For years, we’ve been told that green vegetables are essential to a healthy, well-balanced diet, and few are more beloved than broccoli. A member of the cabbage family, broccoli packs a nutritious punch in every bite, including anti-cancer, antioxidant, cardiovascular and digestive health benefits. Particularly high in vitamins A, C and K, and with 20 grams of fiber per one-cup serving, broccoli is a quick and easy way to boost the nutritional profile of just about any dish. With its thick stalk and tufts of vibrant green florets, both children and adults alike can appreciate the versatile taste and texture of broccoli.

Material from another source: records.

$ cat src/rtl/cluster_periph_pkg.sv
// Shared constants and types for the cluster peripheral demultiplexer.
// The destination FIFO entry pairs a plug index with the master transaction ID.
package cluster_periph_pkg;

  localparam int SPER_EOC_ID         = 0;
  localparam int SPER_TIMER_ID       = 1;
  localparam int SPER_EVENT_U_ID     = 2;
  localparam int SPER_HWPE_ID        = 3;
  localparam int SPER_ICACHE_CTRL_ID = 4;
  localparam int SPER_DMA_ID         = 5;
  localparam int SPER_EXT_ID         = 6;
  localparam int NB_SPERIPH_DFLT     = 8;

  localparam logic [31:0] ERR_RDATA = 32'hBADACCE5;

  // Dest holds plug indices 0..15 plus the ERR index (up to 16).
  localparam int PERIPH_DEST_W = 5;
  localparam int PERIPH_ID_W   = 5;

  typedef struct packed {
    logic [PERIPH_DEST_W-1:0] dest;
    logic [PERIPH_ID_W-1:0]   id;
  } periph_dest_t;

endpackage

$ cat src/rtl/periph_dest_fifo.sv
// Synchronous FIFO of outstanding-transaction destinations, with head and tail peek.
// Push is ignored when full, pop is ignored when empty.
module periph_dest_fifo
  import cluster_periph_pkg::*;
#(
  parameter int DEPTH = 4,
  localparam int PTR_W = $clog2(DEPTH),
  localparam int CNT_W = PTR_W + 1
) (
  input  logic             i_clk,
  input  logic             i_rst,
  input  logic             i_push,
  input  logic             i_pop,
  input  periph_dest_t     i_data,
  output periph_dest_t     o_head,
  output periph_dest_t     o_tail,
  output logic             o_full,
  output logic             o_empty,
  output logic [CNT_W-1:0] o_count
);

  periph_dest_t     r_mem [DEPTH];
  logic [PTR_W-1:0] r_wr_ptr;
  logic [PTR_W-1:0] r_rd_ptr;
  logic [CNT_W-1:0] r_count;
  logic             w_push;
  logic             w_pop;

  assign o_full  = (r_count == CNT_W'(DEPTH));
  assign o_empty = (r_count == '0);
  assign o_count = r_count;
  assign w_push  = i_push && !o_full;
  assign w_pop   = i_pop && !o_empty;
  assign o_head  = r_mem[r_rd_ptr];
  // Tail is the most recently pushed entry; DEPTH is a power of two so the pointer wraps.
  assign o_tail  = r_mem[r_wr_ptr - PTR_W'(1)];

  always_ff @(posedge i_clk) begin
    if (w_push) r_mem[r_wr_ptr] <= i_data;
  end

  always_ff @(posedge i_clk or posedge i_rst) begin
    if (i_rst) begin
      r_wr_ptr <= '0;
      r_rd_ptr <= '0;
      r_count  <= '0;
    end else begin
      if (w_push) r_wr_ptr <= r_wr_ptr + PTR_W'(1);
      if (w_pop)  r_rd_ptr <= r_rd_ptr + PTR_W'(1);
      if (w_push && !w_pop)      r_count <= r_count + CNT_W'(1);
      else if (w_pop && !w_push) r_count <= r_count - CNT_W'(1);
    end
  end

endmodule

$ cat src/rtl/cluster_periph_demux.sv
// Routes master requests to peripheral plugs by address slot and returns responses
// in request order; unmapped slots get a locally generated error response.
module cluster_periph_demux
  import cluster_periph_pkg::*;
#(
  parameter int NB_SPERIPH = NB_SPERIPH_DFLT,
  parameter int ADDR_W     = 32,
  parameter int DATA_W     = 32,
  parameter int ID_W       = 5,
  parameter int SLOT_LSB   = 10,
  parameter int SLOT_W     = 4,
  parameter int MAX_OUTST  = 4
) (
  input  logic                              clk_i,
  input  logic                              rst_i,
  input  logic                              m_req_i,
  input  logic [ADDR_W-1:0]                 m_add_i,
  input  logic                              m_wen_i,
  input  logic [DATA_W-1:0]                 m_wdata_i,
  input  logic [DATA_W/8-1:0]               m_be_i,
  input  logic [ID_W-1:0]                   m_id_i,
  output logic                              m_gnt_o,
  output logic                              m_r_valid_o,
  output logic [DATA_W-1:0]                 m_r_rdata_o,
  output logic                              m_r_opc_o,
  output logic [ID_W-1:0]                   m_r_id_o,
  output logic [NB_SPERIPH-1:0]             s_req_o,
  output logic [ADDR_W-1:0]                 s_add_o,
  output logic                              s_wen_o,
  output logic [DATA_W-1:0]                 s_wdata_o,
  output logic [DATA_W/8-1:0]               s_be_o,
  output logic [ID_W-1:0]                   s_id_o,
  input  logic [NB_SPERIPH-1:0]             s_gnt_i,
  input  logic [NB_SPERIPH-1:0]             s_r_valid_i,
  input  logic [NB_SPERIPH-1:0][DATA_W-1:0] s_r_rdata_i,
  input  logic [NB_SPERIPH-1:0]             s_r_opc_i,
  input  logic [NB_SPERIPH-1:0][ID_W-1:0]   s_r_id_i,
  output logic                              spurious_o
);

  localparam int CNT_W = $clog2(MAX_OUTST) + 1;
  localparam logic [PERIPH_DEST_W-1:0] DEST_ERR = PERIPH_DEST_W'(NB_SPERIPH);
  localparam logic [DATA_W-1:0] ERR_RDATA_W = DATA_W'(ERR_RDATA);

  logic [SLOT_W-1:0]        w_slot;
  logic [PERIPH_DEST_W-1:0] w_target;
  logic                     w_stall;
  logic                     w_pop;
  logic [NB_SPERIPH-1:0]    w_accept;
  periph_dest_t             w_push_data;
  periph_dest_t             w_head;
  periph_dest_t             w_tail;
  logic                     w_full;
  logic                     w_empty;
  logic [CNT_W-1:0]         w_count;

  assign s_add_o   = m_add_i;
  assign s_wen_o   = m_wen_i;
  assign s_wdata_o = m_wdata_i;
  assign s_be_o    = m_be_i;
  assign s_id_o    = m_id_i;

  assign w_slot = m_add_i[SLOT_LSB +: SLOT_W];

  always_comb begin
    w_target = DEST_ERR;
    if (int'(w_slot) < NB_SPERIPH) w_target = PERIPH_DEST_W'(w_slot);
  end

  // New requests must target the tail's plug so two plugs never race to answer out of order.
  assign w_stall = (w_count == CNT_W'(MAX_OUTST)) || (!w_empty && (w_tail.dest != w_target));

  always_comb begin
    s_req_o = '0;
    m_gnt_o = 1'b0;
    if (!rst_i && !w_stall) begin
      if (w_target == DEST_ERR) begin
        m_gnt_o = m_req_i;
      end else begin
        for (int p = 0; p < NB_SPERIPH; p++) begin
          if (w_target == PERIPH_DEST_W'(p)) begin
            s_req_o[p] = m_req_i;
            m_gnt_o    = m_req_i && s_gnt_i[p];
          end
        end
      end
    end
  end

  assign w_push_data.dest = w_target;
  assign w_push_data.id   = PERIPH_ID_W'(m_id_i);

  always_comb begin
    m_r_valid_o = 1'b0;
    m_r_rdata_o = '0;
    m_r_opc_o   = 1'b0;
    m_r_id_o    = '0;
    w_accept    = '0;
    w_pop       = 1'b0;
    if (!w_empty) begin
      if (w_head.dest == DEST_ERR) begin
        m_r_valid_o = 1'b1;
        m_r_rdata_o = ERR_RDATA_W;
        m_r_opc_o   = 1'b1;
        m_r_id_o    = ID_W'(w_head.id);
        w_pop       = 1'b1;
      end else begin
        for (int p = 0; p < NB_SPERIPH; p++) begin
          if (w_head.dest == PERIPH_DEST_W'(p)) begin
            w_accept[p] = 1'b1;
            if (s_r_valid_i[p]) begin
              m_r_valid_o = 1'b1;
              m_r_rdata_o = s_r_rdata_i[p];
              m_r_opc_o   = s_r_opc_i[p];
              m_r_id_o    = s_r_id_i[p];
              w_pop       = 1'b1;
            end
          end
        end
      end
    end
  end

  // Any slave response not owed by the FIFO head is dropped and flagged.
  assign spurious_o = !rst_i && |(s_r_valid_i & ~w_accept);

  periph_dest_fifo #(
    .DEPTH (MAX_OUTST)
  ) u_dest_fifo (
    .i_clk   (clk_i),
    .i_rst   (rst_i),
    .i_push  (m_gnt_o),
    .i_pop   (w_pop),
    .i_data  (w_push_data),
    .o_head  (w_head),
    .o_tail  (w_tail),
    .o_full  (w_full),
    .o_empty (w_empty),
    .o_count (w_count)
  );

  // Full is also derived from the count above; both must agree.
  logic w_full_unused;
  assign w_full_unused = w_full;

endmodule

$ cat config.mk
export PLATFORM = sky130hd
export DESIGN_NAME = cluster_periph_demux
export DESIGN_NICKNAME = d
export VERILOG_FILES = /design/src/rtl/cluster_periph_pkg.sv /design/src/rtl/periph_dest_fifo.sv /design/src/rtl/cluster_periph_demux.sv
export SDC_FILE = /design/constraint.sdc
export NUM_CORES = 1
export LEC_CHECK = 0
export ABC_AREA = 1
export CAP_MARGIN = 20
export CORE_AREA = 4 4 199 201
export DETAILED_ROUTE_END_ITERATION = 10
export DIE_AREA = 0 0 203 205
export GPL_ROUTABILITY_DRIVEN = 1
export PLACE_DENSITY_LB_ADDON = 0.2
export SYNTH_ARGS = -nofsm -noshare
export SYNTH_HDL_FRONTEND = slang
export SYNTH_SLANG_ARGS = --single-unit
export TNS_END_PERCENT = 20
$ cat constraint.sdc
create_clock -name clk_i -period 3.9 [get_ports clk_i]
set_input_delay 0.585 -clock clk_i [delete_from_list [all_inputs] [get_ports clk_i]]
set_output_delay 0.585 -clock clk_i [all_outputs]
set_load 0.02 [all_outputs]
Yosys cells after proc, flatten, opt, wreduce, memory -nomap -nowiden
Memories as Yosys holds them, arrays and structs flattened.
Cells that the tools add are included.

storage, ports and cells
  logic and storage cells = 172
  memories kept = 1
  input bits = 397
  register bits = 7
  output and inout bits = 123
  memory bits (writable) = 36

operators by class
  bitwise gates (word level) = 2
  reduce and logical (&&, ||, !) cells = 27
  multiplexer cells = 115
  eq/ne operators = 18
  add/subtract/negate cells = 5
  order comparisons = 1

memories
  memory             depth  width  rd ports  clocked after memory_dff  wr ports  RTL line                source
  u_dest_fifo.r_mem  4      9      2         0                         1         periph_dest_fifo.sv:22  periph_dest_t r_mem [DEPTH];

operator list
  operator                                                               number
  32-bit 2-to-1 mux                                                      20
  5-bit 2-to-1 mux                                                       20
  1-bit 2-to-1 mux                                                       68
  5-bit by 3-bit equality test with 1-bit output, second input constant  8
  8-bit 2-to-1 mux                                                       4
  5-bit by 2-bit equality test with 1-bit output, second input constant  4
  1-bit logical AND                                                      15
  5-bit by 1-bit equality test with 1-bit output, second input constant  2
  5-bit by 4-bit equality test with 1-bit output, second input constant  2
  5-bit logical NOT                                                      2
  8-bit AND                                                              1
  8-bit NOT                                                              1
  8-bit OR reduction                                                     1
  1-bit logical NOT                                                      6
  3-bit 2-to-1 mux                                                       2
  5-bit != test                                                          1
  2-bit by 1-bit adder with 2-bit output, second input constant          2
  4-bit < comparator, second input constant                              1
  4-bit 2-to-1 mux                                                       1
  3-bit by 1-bit adder with 3-bit output, second input constant          1
  3-bit equality test, second input constant                             1
  3-bit logical NOT                                                      1
  3-bit by 1-bit subtractor with 3-bit output, second input constant     1
  2-bit nonzero test                                                     1
  2 further kinds                                                        2

Longest topological paths before layout
Gate-level depths: netlist of the first run.
An unclocked memory read counts as a cell.

  depth in word-level cells = 25
  gate-level depth with buffers = 21
  depth with buffers taken out = 19

Cells and area by module
From an unflattened synthesis of the first run, not the netlist that was laid out.

unflattened totals
  cell total of the unflattened synthesis = 1264
  area, all modules = 7165.6 µm²

by module, submodules not included
  module                seq. area each (µm²)  times used  cells each  area each (µm²)
  cluster_periph_demux  0.0                   1           1028        4779.6
  periph_dest_fifo      1376.3                1           236         2386.0

Worst setup path before layout of the first run
No wires, ideal clock.

  path kind = flip-flop to flip-flop
  from = reg u_dest_fifo.r_wr_ptr[0]
  to = reg u_dest_fifo.r_count[1], in the netlist u_dest_fifo.o_count[1]
  data required time = 3.775 ns
  arrival time = 2.782 ns
  path slack = 0.993 ns
  clock period less this slack = 2.907 ns
  library setup time = 0.125 ns
  stages on the path, launching flop included = 16
  path buffers = 0
  cell sequence = dfrtp_1 > clkinv_1 > ha_1 > inv_1 > nand3_1 > nand2_1 > xor2_1 > nor2_1 > nand4_1 > nand2_1 > nand2_1 > nor2_1 > ha_1 > inv_1 > fa_1 > mux2_2

on the way
  longest elaborated chain between the ends = 12
  elaborated cells on any way between the ends = 14
  classes of those cells = 1 x add/sub; 1 x eq/ne; 2 x mux; 9 x reduce/logical; 1 x memory

RTL lines
  what                                             RTL line                    source
  from (decl)                                      periph_dest_fifo.sv:23      logic [PTR_W-1:0] r_wr_ptr;
  from (signal assigned)                           periph_dest_fifo.sv:48      if (w_push) r_wr_ptr <= r_wr_ptr + PTR_W'(1);
  2-bit by 1-bit subtractor with 2-bit output (*)  periph_dest_fifo.sv:36      assign o_tail = r_mem[r_wr_ptr - PTR_W'(1)];
  memory read 4 x 9 bit (*)                        n/a
  5-bit != test (*)                                cluster_periph_demux.sv:71  assign w_stall = (w_count == CNT_W'(MAX_OUTST)) || (!w_empty && (w_tail.dest != w_target));
  1-bit logical AND (*)                            cluster_periph_demux.sv:71
  1-bit logical OR (*)                             cluster_periph_demux.sv:71
  1-bit logical NOT (*)                            cluster_periph_demux.sv:76  if (!rst_i && !w_stall) begin
  1-bit logical AND (*)                            cluster_periph_demux.sv:76
  1-bit 2-to-1 mux (*)                             cluster_periph_demux.sv:76
  1-bit logical AND (*)                            periph_dest_fifo.sv:32      assign w_push = i_push && !o_full;
  net u_dest_fifo.w_push                           periph_dest_fifo.sv:26      logic w_push;
  1-bit logical NOT                                periph_dest_fifo.sv:51      else if (w_pop && !w_push) r_count <= r_count - CNT_W'(1);
  1-bit logical AND                                periph_dest_fifo.sv:51
  2-bit nonzero test (no line)                     n/a
  to (signal assigned)                             periph_dest_fifo.sv:50      if (w_push && !w_pop) r_count <= r_count + CNT_W'(1);
  to (signal assigned)                             periph_dest_fifo.sv:51
  to (decl)                                        periph_dest_fifo.sv:25      logic [CNT_W-1:0] r_count;

The timed path passes the listed nets; every way through them passes the cells marked *.
A chain may end at the register's enable or synchronous reset.

Worst setup path after layout of the first run
  from = reg u_dest_fifo.r_rd_ptr[0]
  to = out m_r_rdata_o[14]

on the way
  longest elaborated chain between the ends = 21
  elaborated cells on any way between the ends = 29
  classes of those cells = 8 x eq/ne; 19 x mux; 1 x reduce/logical; 1 x memory

RTL lines
  what                       RTL line                     source
  from (decl)                periph_dest_fifo.sv:24       logic [PTR_W-1:0] r_rd_ptr;
  from (signal assigned)     periph_dest_fifo.sv:49       if (w_pop) r_rd_ptr <= r_rd_ptr + PTR_W'(1);
  memory read 4 x 9 bit (*)  n/a
  5-bit logical NOT          cluster_periph_demux.sv:109  if (w_head.dest == PERIPH_DEST_W'(p)) begin
  32-bit 2-to-1 mux          cluster_periph_demux.sv:109
  32-bit 2-to-1 mux          cluster_periph_demux.sv:111  if (s_r_valid_i[p]) begin
  32-bit 2-to-1 mux          cluster_periph_demux.sv:109
  32-bit 2-to-1 mux          cluster_periph_demux.sv:111
  32-bit 2-to-1 mux          cluster_periph_demux.sv:109
  32-bit 2-to-1 mux          cluster_periph_demux.sv:111
  (+5 left out)              n/a
  32-bit 2-to-1 mux          cluster_periph_demux.sv:111
  32-bit 2-to-1 mux          cluster_periph_demux.sv:109
  32-bit 2-to-1 mux          cluster_periph_demux.sv:111
  32-bit 2-to-1 mux          cluster_periph_demux.sv:109
  32-bit 2-to-1 mux          cluster_periph_demux.sv:111
  32-bit 2-to-1 mux          cluster_periph_demux.sv:109
  32-bit 2-to-1 mux (*)      cluster_periph_demux.sv:101  if (w_head.dest == DEST_ERR) begin
  32-bit 2-to-1 mux (*)      cluster_periph_demux.sv:100  if (!w_empty) begin
  to (decl)                  cluster_periph_demux.sv:24   output logic [DATA_W-1:0] m_r_rdata_o,

Every way passes the cells marked *; elsewhere a longest branch is shown, timed or not. The select of a mux whose other input is x is not followed.

==> qor.txt, run 1 <==
Max clock buf depth = 2
Initial Util = 18.2%
critical path class = register to primary output
Tmin final = 3.69 ns
most frequent CP cell = nand2_1
hold path depth = 1
CTS clk-pin slew, worst paths = 0.06 ns
Pre-Repair DR Iteration Count = 5
Levels on crit path = 15
Num Clock Sinks = 43
Worst-Margin Slew = 0.688 ns
RSZ-0062 raised after global routing = false
Leakage = 5.57 nW
register area share after synthesis = 18.4%
# DRC = 0
pre-CTS setup slack = 0.262 ns
critical path required time = 3.31 ns
Die X-Extent = 203 microns
antenna violations before repair = 7
area grow syn2layout = 62.6%
number of nets with antenna violations after routing = 0
CTS Hold Bufs = 0
CTS Root Buffer Type = clkbuf_16
Worst Path Buf+Inv = 4
status = complete, no violations
Critical Path AT = 3.11 ns
Syn Inst Count = 1253
Final Max Slew Viols = 0
drt first-iter violations = 527
maxcap violations = 0
Post-Route WL = 40900 microns
Port-buffer cells = 389
total core area = 0.0376 sq mm
Setup Skew = 0.00406 ns
final worst slack = 0.208 ns
period utilization = 94.7%
# resized after CTS = 3
Hold Crit Start = u_dest_fifo.o_count[2]
vias per inst = 4.19
vias post-DR = 8621
CP max stage delay = 0.62 ns
HPWL after detailed placement = 33900 microns
CP top delay family = buffers and inverters
first-pass GRT wire length = 57100 microns
r2r startpoint = u_dest_fifo.r_rd_ptr[0]
GP Congestion = 0.913
Peak VDD IR = 0.259 mV
Final nets = 1944
clk_lat worst skew = 0.28 ns
Overflow after GRT = 0
Final setup viols = 0
Synth Warn # = 0
Mapped Area = 0.00684 sq mm
post-CTS setup buffers = 0
layout cells sized above 1 = 6.03%
pin count of the biggest net entering global routing = 68
distinct cell type count after synthesis = 32
Fin. Hold Viols = 0
DIE HEIGHT = 205 microns
Max FO, Critical Path = 64
pwr/cell area = 522 mW/mm^2
routed len/inst = 19.9 microns
Reg2Reg Depth = 15
num ports = 520
Post-Syn Area per Cell = 5.46 sq um
Die ar. = 0.0416 sq mm
Num CTS Buffers = 5
CP Capture Type = primary output
# rows = 71
crit path from = u_dest_fifo.r_rd_ptr[0]
worst min path class = register to register
fin util = 29.6%
H-tree lvl count = 2
Worst Setup Start Kind = register
flops & latches, synth = 43
Crit-path slowest cell = clkdlybuf4s50_1
final setup TNS = 0 ns
Slew headroom = 54.1%
TritonCTS clock tree = done
cells along the critical path = buf_4, nand2_1, nand3_1, nand2_2, nor2_2, nand3_2, buf_12, o21ai_0, inv_1, nand2_1, nand2_1, nand2_1, nand2_1, a21oi_1, clkdlybuf4s50_1
max frequency = 0.271 GHz
syn nets = 1656
Total GRT Usage = 18.3%
vias in the first global route = 8477
reg2reg setup slack = 0.53 ns
-- synth_stat cells, drive strengths merged --
library cell	number	area [sq um]
nand2	426	1610
inv	211	792
a21oi	139	707
buf	108	767
nand3	102	536
o21ai	95	475
nor2	41	171
clkbuf	39	146
edfxtp	36	1080
or2	13	81.3
dfrtp	7	175
nor3	6	30.0
ha	5	62.6
o22ai	5	31.3
xor2	5	43.8
nor4	3	18.8
xnor2	3	26.3
a22o	2	17.5
nand4	2	12.5
a211oi	1	7.51
a21boi	1	7.51
clkinv	1	3.75
fa	1	20.0
mux2	1	11.3
-- flip-flops by register name, indices dropped and copies added, names as in the netlist --
signal / flops
u_dest_fifo.o_count: 3
u_dest_fifo.r_rd_ptr: 2
u_dest_fifo.r_mem: 36
u_dest_fifo.r_wr_ptr: 2
-- through the flow --
step,power [mW],cell area [sq um],hold slack [ns],cells
finish,5.81,11100,0.491,2057
CTS,5.96,11000,0.494,2053
global route,6.35,11100,0.501,2056
global placement,5.53,10900,0.480,2045
floorplan,3.40,6840,0.397,1253
detailed placement,5.55,10900,0.481,2045
-- per-layer routing --
metal / global-route usage (%) / wire length, microns / vias up
li1: - / - / 4402
met3: 8.50 / 4690 / 51
met5: 0 / 41 / -
met1: 22.0 / 16200 / 3839
met2: 30.2 / 19200 / 323
met4: 3.64 / 742 / 6
-- cell usage in the layout (no fill, tap or decap), drive strengths merged, types with 2 or more instances in the layout --
cell           Yosys  routed
clkinv             1       2
dlymetal6s2s       0      35
nor3               6       6
nor4               3       3
xnor2              3       3
diode              0       4
a21oi            139     139
nand4              2       2
nand2            426     426
inv              211     211
clkbuf            39       5
ha                 5       5
o21ai             95      95
or2               13      13
xor2               5       5
dlygate4sd2        0       2
nand3            102     102
clkinvlp           0       2
edfxtp            36      36
a22o               2       2
dfrtp              7       7
o22ai              5       5
nor2              41      41
clkdlybuf4s50      0     349
buf              108      42
-- logic make-up after synthesis --
family,after synthesis,synth area share [%]
compound gates,243,18.2
xor+xnor,8,1.02
fa+ha+maj,6,1.21
buf+inv,359,25.0
flops,43,18.4
mux,1,0.165
simple gates,593,36.0
-- path summary, 6_finish.rpt --
path                                           end
max                                m_r_rdata_o[14]
min                         u_dest_fifo.o_count[2]
max reg2reg                 u_dest_fifo.o_count[1]
min reg2reg                 u_dest_fifo.o_count[2]
max in group asynchronous  u_dest_fifo.r_rd_ptr[1]
min in group asynchronous   u_dest_fifo.o_count[0]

The name broccoli has Latin roots, and comes from the Italian plural for “flowering cabbage sprout,” or broccolo. Broccoli is believed to have originated in Italy, where it evolved from wild cabbage and other hearty greens, and was cultivated by the Ancient Romans as far back as 600 B.C. There are records of broccoli plants and farming in the U.S. as far back as the late 1700s, when Thomas Jefferson, an avid gardener, experimented with broccoli seeds imported from Italy. However, it wasn’t until a wave of Italian immigrants arrived in the 1920s that broccoli was considered a mainstream vegetable in the U.S. Since then, broccoli has become a family favorite in American kitchens, tripling in consumption in the last 30 years from an average of 1.4 pounds annually per person to 5.6 pounds. Much of this growth in popularity comes from the versatility of broccoli, making it a go-to selection for a wide variety of cuisines and dishes – from raw crudité with vegetable dip to Chinese-influenced stir-fries.
When selecting the perfect “tree,” look for a deep, emerald green head with tightly clustered florets and sturdy green leaves. Deeper green heads that are nearly purple in color are great as well, but avoid those with yellowing or flowering buds. Keep broccoli unwashed in an airtight plastic bag for up to four days in the refrigerator.
Once you’re ready to cook broccoli, just the leaves need to be trimmed, as the stalks are edible. If there’s a thin, tough layer, simply use a paring knife or vegetable peeler to remove. The key to preparing broccoli is to avoid overcooking, as the vegetable is at its best when either raw or just crisptender. Also remember that the florets will cook more quickly than the stalks. The stalks can be split lengthwise to the head to allow for even cooking. Given its versatility, broccoli can be cooked in many ways. Steaming or simmering in a little water helps retain nutrients and health benefits while also preserving the vibrant green hue. Roasting broccoli brings out a slightly nutty and sweet flavor, while enjoying it raw is always a good option.
No matter how you slice, dice, prepare and serve it, beautiful, bellisimo broccoli will always be a healthy and delicious choice.